Raw data =

BEGIN

File: src/acs_top.sv
// The register offsets and the AXI4-Lite slave port are this design's own decisions.
`timescale 1ns/100ps

// Functional notes
// - Sampling takes four converter clocks, then conversion takes twelve.
// - Conversion runs in hardware; the bus stays free meanwhile.
// - Converter clock is system clock divided by two to the power of a 3-bit field.
// - Internal source selected disconnects every external channel.
// - External source routes the selected channel when it is below EXT_CHANNELS; software sets that pin analog.
// - Format bit sets alignment of the result across high and low bytes.
// - Reference select field chooses converter reference, amplifier output included.
// - A low-high-low pulse on the start bit begins a conversion.
// - Busy reads one while converting, zero at completion with result valid.
// - Completion sets the converter interrupt flag.
// - Interrupt reaches the processor only with global and converter enables set.
// - Result is a 12-bit unsigned code, full reference giving all ones.
// - One code step is the reference divided by 4096.
// - Code transitions sit half a step low, full scale one and a half low.
module acs_top
  import acs_pkg::*;
#(
  parameter logic [CH_W-1:0] EXT_CHANNELS = EXT_CH_NUM
)(
  input  wire logic                  MCLK_IN,
  input  wire logic                  RST_B_IN,
  input  wire logic [AXI_ADDR_W-1:0] AWADDR_IN,
  input  wire logic                  AWVALID_IN,
  output logic                       AWREADY_OUT,
  input  wire logic [AXI_DATA_W-1:0] WDATA_IN,
  input  wire logic [AXI_STRB_W-1:0] WSTRB_IN,
  input  wire logic                  WVALID_IN,
  output logic                       WREADY_OUT,
  output logic [1:0]                 BRESP_OUT,
  output logic                       BVALID_OUT,
  input  wire logic                  BREADY_IN,
  input  wire logic [AXI_ADDR_W-1:0] ARADDR_IN,
  input  wire logic                  ARVALID_IN,
  output logic                       ARREADY_OUT,
  output logic [AXI_DATA_W-1:0]      RDATA_OUT,
  output logic [1:0]                 RRESP_OUT,
  output logic                       RVALID_OUT,
  input  wire logic                  RREADY_IN,
  input  wire logic                  COMP_IN,
  output logic                       CONV_POWER_OUT,
  output logic                       CONV_RESET_OUT,
  output logic                       SAMPLE_OUT,
  output logic                       CONV_TICK_OUT,
  output logic [RES_W-1:0]           TRIAL_CODE_OUT,
  output logic                       EXT_CONNECT_OUT,
  output logic [CH_W-1:0]            EXT_CHANNEL_OUT,
  output logic [SRC_W-1:0]           INPUT_SOURCE_OUT,
  output logic [REF_W-1:0]           REF_SELECT_OUT,
  output logic                       IRQ_OUT
);

  function automatic logic [AXI_DATA_W-1:0] wmerge(input logic [AXI_DATA_W-1:0] old_w,
                                                   input logic [AXI_DATA_W-1:0] new_w,
                                                   input logic [AXI_STRB_W-1:0] strb);
    logic [AXI_DATA_W-1:0] res;
    res = old_w;
    for (int i = 0; i < AXI_STRB_W; i++)
    begin
      if (strb[i])
        res[i*BYTE_W +: BYTE_W] = new_w[i*BYTE_W +: BYTE_W];
    end
    return res;
  endfunction : wmerge

  function automatic logic [DIV_CNT_W-1:0] div_last(input logic [DIV_W-1:0] sel);
    logic [DIV_CNT_W:0] full;
    full = ({{DIV_CNT_W{1'b0}}, 1'b1} << sel) - {{DIV_CNT_W{1'b0}}, 1'b1};
    return full[DIV_CNT_W-1:0];
  endfunction : div_last

  ////////////////////////////////////////////////////////////////////////////
  // State
  acs_state_t             state_q, state_d;
  logic                   power_q, start_q, fmt_q, busy_q;
  logic [SRC_W-1:0]       src_q;
  logic [CH_W-1:0]        ch_q;
  logic [DIV_W-1:0]       div_sel_q, sel_run_q;
  logic [REF_W-1:0]       ref_q;
  logic                   flag_q, int_en_q, glob_q, irq_q;
  logic [DIV_CNT_W-1:0]   div_cnt_q;
  logic [BIT_IDX_W-1:0]   phase_q, bit_idx_q;
  logic [RES_W-1:0]       trial_q, result_q;
  logic                   conv_rst_q, sample_q, tick_q, ext_conn_q;
  logic [CH_W-1:0]        ext_ch_q;
  logic                   aw_full_q, w_full_q, awready_q, wready_q, bvalid_q, arready_q, rvalid_q;
  logic [AXI_ADDR_W-1:0]  aw_addr_q;
  logic [AXI_DATA_W-1:0]  w_data_q, rdata_q;
  logic [AXI_STRB_W-1:0]  w_strb_q;
  logic [1:0]             bresp_q, rresp_q;
  logic [AXI_DATA_W-1:0]  ctrl0_word, ctrl1_word;

  ////////////////////////////////////////////////////////////////////////////
  // AXI4-Lite handshakes
  wire aw_hs      = AWVALID_IN & awready_q;
  wire w_hs       = WVALID_IN & wready_q;
  wire ar_hs      = ARVALID_IN & arready_q;
  wire wr_do      = aw_full_q & w_full_q & ~bvalid_q;
  wire bvalid_d   = wr_do | (bvalid_q & ~BREADY_IN);
  wire aw_full_d  = (aw_full_q | aw_hs) & ~wr_do;
  wire w_full_d   = (w_full_q | w_hs) & ~wr_do;
  wire rvalid_d   = ar_hs | (rvalid_q & ~RREADY_IN);

  wire wr_ctrl0   = wr_do & (aw_addr_q == REG_CTRL0);
  wire wr_ctrl1   = wr_do & (aw_addr_q == REG_CTRL1);
  wire wr_clear   = wr_do & (aw_addr_q == REG_INT_CLEAR);
  wire wr_int_en  = wr_do & (aw_addr_q == REG_INT_ENABLE);
  wire wr_glob    = wr_do & (aw_addr_q == REG_GLOBAL_INT);
  wire wr_ro      = wr_do & ((aw_addr_q == REG_RESULT_HI) | (aw_addr_q == REG_RESULT_LO) |
                             (aw_addr_q == REG_INT_STATUS));
  wire wr_hit     = wr_ctrl0 | wr_ctrl1 | wr_clear | wr_int_en | wr_glob | wr_ro;

  wire [AXI_DATA_W-1:0] ctrl0_mrg = wmerge(ctrl0_word, w_data_q, w_strb_q);
  wire [AXI_DATA_W-1:0] ctrl1_mrg = wmerge(ctrl1_word, w_data_q, w_strb_q);
  wire [AXI_DATA_W-1:0] clr_mrg   = wmerge(WORD_ZERO, w_data_q, w_strb_q);
  wire [AXI_DATA_W-1:0] en_mrg    = wmerge({{(AXI_DATA_W-1){1'b0}}, int_en_q}, w_data_q, w_strb_q);
  wire [AXI_DATA_W-1:0] glob_mrg  = wmerge({{(AXI_DATA_W-1){1'b0}}, glob_q}, w_data_q, w_strb_q);

  // Result alignment: format 0 is left aligned, format 1 right aligned
  wire [BYTE_W-1:0] res_hi = fmt_q ? {{(2*BYTE_W-RES_W){1'b0}}, result_q[RES_W-1:BYTE_W]}
                                   : result_q[RES_W-1:RES_W-BYTE_W];
  wire [BYTE_W-1:0] res_lo = fmt_q ? result_q[BYTE_W-1:0]
                                   : {result_q[RES_W-BYTE_W-1:0], {(2*BYTE_W-RES_W){1'b0}}};

  always_comb
  begin
    ctrl0_word                          = WORD_ZERO;
    ctrl0_word[C0_POWER]                = power_q;
    ctrl0_word[C0_START]                = start_q;
    ctrl0_word[C0_FORMAT]               = fmt_q;
    ctrl0_word[C0_BUSY]                 = busy_q;
    ctrl0_word[C0_SRC_LSB +: SRC_W]     = src_q;
    ctrl0_word[C0_CH_LSB +: CH_W]       = ch_q;
    ctrl1_word                          = WORD_ZERO;
    ctrl1_word[C1_DIV_LSB +: DIV_W]     = div_sel_q;
    ctrl1_word[C1_REF_LSB +: REF_W]     = ref_q;
  end

  wire rd_hit = (ARADDR_IN == REG_CTRL0) | (ARADDR_IN == REG_CTRL1) | (ARADDR_IN == REG_RESULT_HI) |
                (ARADDR_IN == REG_RESULT_LO) | (ARADDR_IN == REG_INT_STATUS) |
                (ARADDR_IN == REG_INT_CLEAR) | (ARADDR_IN == REG_INT_ENABLE) | (ARADDR_IN == REG_GLOBAL_INT);
  wire [AXI_DATA_W-1:0] rd_word =
    (ARADDR_IN == REG_CTRL0)      ? ctrl0_word :
    (ARADDR_IN == REG_CTRL1)      ? ctrl1_word :
    (ARADDR_IN == REG_RESULT_HI)  ? {{(AXI_DATA_W-BYTE_W){1'b0}}, res_hi} :
    (ARADDR_IN == REG_RESULT_LO)  ? {{(AXI_DATA_W-BYTE_W){1'b0}}, res_lo} :
    (ARADDR_IN == REG_INT_STATUS) ? {{(AXI_DATA_W-1){1'b0}}, flag_q} :
    (ARADDR_IN == REG_INT_ENABLE) ? {{(AXI_DATA_W-1){1'b0}}, int_en_q} :
    (ARADDR_IN == REG_GLOBAL_INT) ? {{(AXI_DATA_W-1){1'b0}}, glob_q} : WORD_ZERO;

  // Reads never wait on the converter, so software keeps running
  always_ff @(posedge MCLK_IN)
  begin
    if (!RST_B_IN)
    begin
      aw_full_q <= 1'b0;
      w_full_q  <= 1'b0;
      awready_q <= 1'b0;
      wready_q  <= 1'b0;
      bvalid_q  <= 1'b0;
      bresp_q   <= RESP_OKAY;
      arready_q <= 1'b0;
      rvalid_q  <= 1'b0;
      rresp_q   <= RESP_OKAY;
      rdata_q   <= WORD_ZERO;
      aw_addr_q <= REG_CTRL0;
      w_data_q  <= WORD_ZERO;
      w_strb_q  <= {AXI_STRB_W{1'b0}};
    end
    else
    begin
      aw_full_q <= aw_full_d;
      w_full_q  <= w_full_d;
      awready_q <= ~aw_full_d & ~bvalid_d;
      wready_q  <= ~w_full_d & ~bvalid_d;
      bvalid_q  <= bvalid_d;
      arready_q <= ~rvalid_d;
      rvalid_q  <= rvalid_d;
      if (aw_hs)
        aw_addr_q <= {AWADDR_IN[AXI_ADDR_W-1:2], 2'h0};
      if (w_hs)
      begin
        w_data_q <= WDATA_IN;
        w_strb_q <= WSTRB_IN;
      end
      if (wr_do)
        bresp_q <= wr_hit ? RESP_OKAY : RESP_SLVERR;
      if (ar_hs)
      begin
        rdata_q <= rd_word;
        rresp_q <= rd_hit ? RESP_OKAY : RESP_SLVERR;
      end
    end
  end

  ////////////////////////////////////////////////////////////////////////////
  // Sequencer
  wire                 running   = (state_q == ST_SAMPLE) | (state_q == ST_CONVERT);
  wire                 tick      = running & (div_cnt_q == div_last(sel_run_q));
  wire                 abort     = start_q | ~power_q;
  wire                 done      = (state_q == ST_CONVERT) & tick & (bit_idx_q == {BIT_IDX_W{1'b0}}) & ~abort;
  wire [RES_W-1:0]     cur_bit   = {{(RES_W-1){1'b0}}, 1'b1} << bit_idx_q;
  wire [RES_W-1:0]     next_bit  = cur_bit >> 1;
  // Keep the trial bit only when the comparator says input is above the trial level.
  // Comparator answers the registered trial code within one cycle, so it is read directly:
  // a two-stage synchroniser would hand back a stale decision at divide by one and two
  wire [RES_W-1:0]     trial_nx  = (COMP_IN ? trial_q : (trial_q & ~cur_bit)) | next_bit;
  wire                 src_ext   = (src_q == SRC_EXT_A) | (src_q == SRC_EXT_B);
  wire                 flag_d    = done | (flag_q & ~(wr_clear & clr_mrg[INT_DONE]));

  always_comb
  begin
    state_d = state_q;
    if (!power_q)
      state_d = ST_IDLE;
    else if (start_q)
      state_d = ST_HOLD;
    else
    begin
      case (state_q)
        ST_IDLE:    state_d = ST_IDLE;
        ST_HOLD:    state_d = ST_SAMPLE;
        ST_SAMPLE:  state_d = (tick && phase_q == SAMPLE_TICKS - 4'h1) ? ST_CONVERT : ST_SAMPLE;
        ST_CONVERT: state_d = done ? ST_IDLE : ST_CONVERT;
        default:    state_d = ST_IDLE;
      endcase
    end
  end

  always_ff @(posedge MCLK_IN)
  begin
    if (!RST_B_IN)
    begin
      state_q   <= ST_IDLE;
      power_q   <= 1'b0;
      start_q   <= 1'b0;
      fmt_q     <= 1'b0;
      src_q     <= SRC_EXT_A;
      ch_q      <= {CH_W{1'b0}};
      div_sel_q <= {DIV_W{1'b0}};
      ref_q     <= {REF_W{1'b0}};
      int_en_q  <= 1'b0;
      glob_q    <= 1'b0;
      flag_q    <= 1'b0;
      irq_q     <= 1'b0;
      busy_q    <= 1'b0;
      sel_run_q <= {DIV_W{1'b0}};
      div_cnt_q <= {DIV_CNT_W{1'b0}};
      phase_q   <= {BIT_IDX_W{1'b0}};
      bit_idx_q <= {BIT_IDX_W{1'b0}};
      trial_q   <= {RES_W{1'b0}};
      result_q  <= {RES_W{1'b0}};
      conv_rst_q <= 1'b0;
      sample_q  <= 1'b0;
      tick_q    <= 1'b0;
      ext_conn_q <= 1'b0;
      ext_ch_q  <= {CH_W{1'b0}};
    end
    else
    begin
      state_q   <= state_d;
      if (wr_ctrl0)
      begin
        power_q <= ctrl0_mrg[C0_POWER];
        start_q <= ctrl0_mrg[C0_START];
        fmt_q   <= ctrl0_mrg[C0_FORMAT];
        src_q   <= ctrl0_mrg[C0_SRC_LSB +: SRC_W];
        ch_q    <= ctrl0_mrg[C0_CH_LSB +: CH_W];
      end
      if (wr_ctrl1)
      begin
        div_sel_q <= ctrl1_mrg[C1_DIV_LSB +: DIV_W];
        ref_q     <= ctrl1_mrg[C1_REF_LSB +: REF_W];
      end
      if (wr_int_en)
        int_en_q <= en_mrg[INT_DONE];
      if (wr_glob)
        glob_q <= glob_mrg[INT_DONE];
      flag_q <= flag_d;
      irq_q  <= flag_q & int_en_q & glob_q;
      busy_q <= (state_d == ST_SAMPLE) | (state_d == ST_CONVERT);
      // Divider is latched per conversion so a mid-run change cannot shorten a period
      if (state_q == ST_HOLD)
      begin
        sel_run_q <= div_sel_q;
        phase_q   <= {BIT_IDX_W{1'b0}};
        bit_idx_q <= CONV_LAST;
        trial_q   <= TRIAL_START;
      end
      div_cnt_q <= (running && !tick) ? div_cnt_q + {{(DIV_CNT_W-1){1'b0}}, 1'b1} : {DIV_CNT_W{1'b0}};
      if (state_q == ST_SAMPLE && tick)
        phase_q <= phase_q + 4'h1;
      if (state_q == ST_CONVERT && tick)
      begin
        trial_q   <= trial_nx;
        bit_idx_q <= bit_idx_q - 4'h1;
      end
      if (done)
        result_q <= trial_nx;
      conv_rst_q <= (state_d == ST_HOLD);
      sample_q   <= (state_d == ST_SAMPLE);
      tick_q     <= tick;
      ext_conn_q <= src_ext & (ch_q < EXT_CHANNELS);
      ext_ch_q   <= ch_q;
    end
  end

  // Analog side sees plain code steps; the half-step offsets live in its comparator
  assign TRIAL_CODE_OUT   = trial_q;
  assign CONV_POWER_OUT   = power_q;
  assign CONV_RESET_OUT   = conv_rst_q;
  assign SAMPLE_OUT       = sample_q;
  assign CONV_TICK_OUT    = tick_q;
  assign EXT_CONNECT_OUT  = ext_conn_q;
  assign EXT_CHANNEL_OUT  = ext_ch_q;
  assign INPUT_SOURCE_OUT = src_q;
  assign REF_SELECT_OUT   = ref_q;
  assign IRQ_OUT          = irq_q;
  assign AWREADY_OUT      = awready_q;
  assign WREADY_OUT       = wready_q;
  assign BVALID_OUT       = bvalid_q;
  assign BRESP_OUT        = bresp_q;
  assign ARREADY_OUT      = arready_q;
  assign RVALID_OUT       = rvalid_q;
  assign RDATA_OUT        = rdata_q;
  assign RRESP_OUT        = rresp_q;

  ////////////////////////////////////////////////////////////////////////////
  // Checks
  logic [BIT_IDX_W-1:0] samp_h_q, conv_h_q;
  always_ff @(posedge MCLK_IN)
  begin
    if (!RST_B_IN)
    begin
      samp_h_q <= {BIT_IDX_W{1'b0}};
      conv_h_q <= {BIT_IDX_W{1'b0}};
    end
    else
    begin
      samp_h_q <= (state_q == ST_SAMPLE) ? samp_h_q + {{(BIT_IDX_W-1){1'b0}}, tick} : {BIT_IDX_W{1'b0}};
      conv_h_q <= (state_q == ST_CONVERT) ? conv_h_q + {{(BIT_IDX_W-1){1'b0}}, tick} : {BIT_IDX_W{1'b0}};
    end
  end

  a_sample_len: assert property (@(posedge MCLK_IN) disable iff (!RST_B_IN)
    (state_q == ST_CONVERT && $past(state_q) == ST_SAMPLE) |-> samp_h_q == SAMPLE_TICKS)
    else $error("sampling phase length wrong");
  a_convert_len: assert property (@(posedge MCLK_IN) disable iff (!RST_B_IN)
    done |-> conv_h_q == CONV_LAST)
    else $error("conversion phase length wrong");
  a_div_four: assert property (@(posedge MCLK_IN) disable iff (!RST_B_IN || abort)
    (tick && state_q == ST_SAMPLE && sel_run_q == 3'h2) |=> (!tick)[*3] ##1 tick)
    else $error("divide by four spacing wrong");
  a_start_fall: assert property (@(posedge MCLK_IN) disable iff (!RST_B_IN)
    (state_q == ST_HOLD && !start_q && power_q) |=> busy_q && !CONV_RESET_OUT)
    else $error("start fall did not begin conversion");
  a_hold_reset: assert property (@(posedge MCLK_IN) disable iff (!RST_B_IN)
    (start_q && power_q) |=> (CONV_RESET_OUT && !busy_q))
    else $error("converter not held while start high");
  a_done_flags: assert property (@(posedge MCLK_IN) disable iff (!RST_B_IN)
    done |=> (!busy_q && flag_q && result_q == $past(trial_nx)))
    else $error("completion did not clear busy or set flag");
  a_flag_set_wins: assert property (@(posedge MCLK_IN) disable iff (!RST_B_IN)
    (done && wr_clear) |=> flag_q)
    else $error("clear beat a new completion");
  a_irq_gate: assert property (@(posedge MCLK_IN) disable iff (!RST_B_IN)
    IRQ_OUT |-> $past(flag_q && int_en_q && glob_q))
    else $error("interrupt raised without both enables");
  a_ext_cut: assert property (@(posedge MCLK_IN) disable iff (!RST_B_IN)
    (!src_ext && $stable(src_q)) |=> !EXT_CONNECT_OUT)
    else $error("external channel left connected");
  a_unpowered: assert property (@(posedge MCLK_IN) disable iff (!RST_B_IN)
    !power_q |=> !busy_q)
    else $error("busy without converter power");
  a_read_free: assert property (@(posedge MCLK_IN) disable iff (!RST_B_IN)
    (ar_hs && busy_q) |=> RVALID_OUT)
    else $error("read stalled during conversion");

endmodule : acs_top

END

What is being asked =
Beginning with the first line of the entries, repeat each line exactly until you have reproduced the one containing "a 3-bit field.", and add nothing further.

Task answer =
File: src/acs_top.sv
// The register offsets and the AXI4-Lite slave port are this design's own decisions.
`timescale 1ns/100ps

// Functional notes
// - Sampling takes four converter clocks, then conversion takes twelve.
// - Conversion runs in hardware; the bus stays free meanwhile.
// - Converter clock is system clock divided by two to the power of a 3-bit field.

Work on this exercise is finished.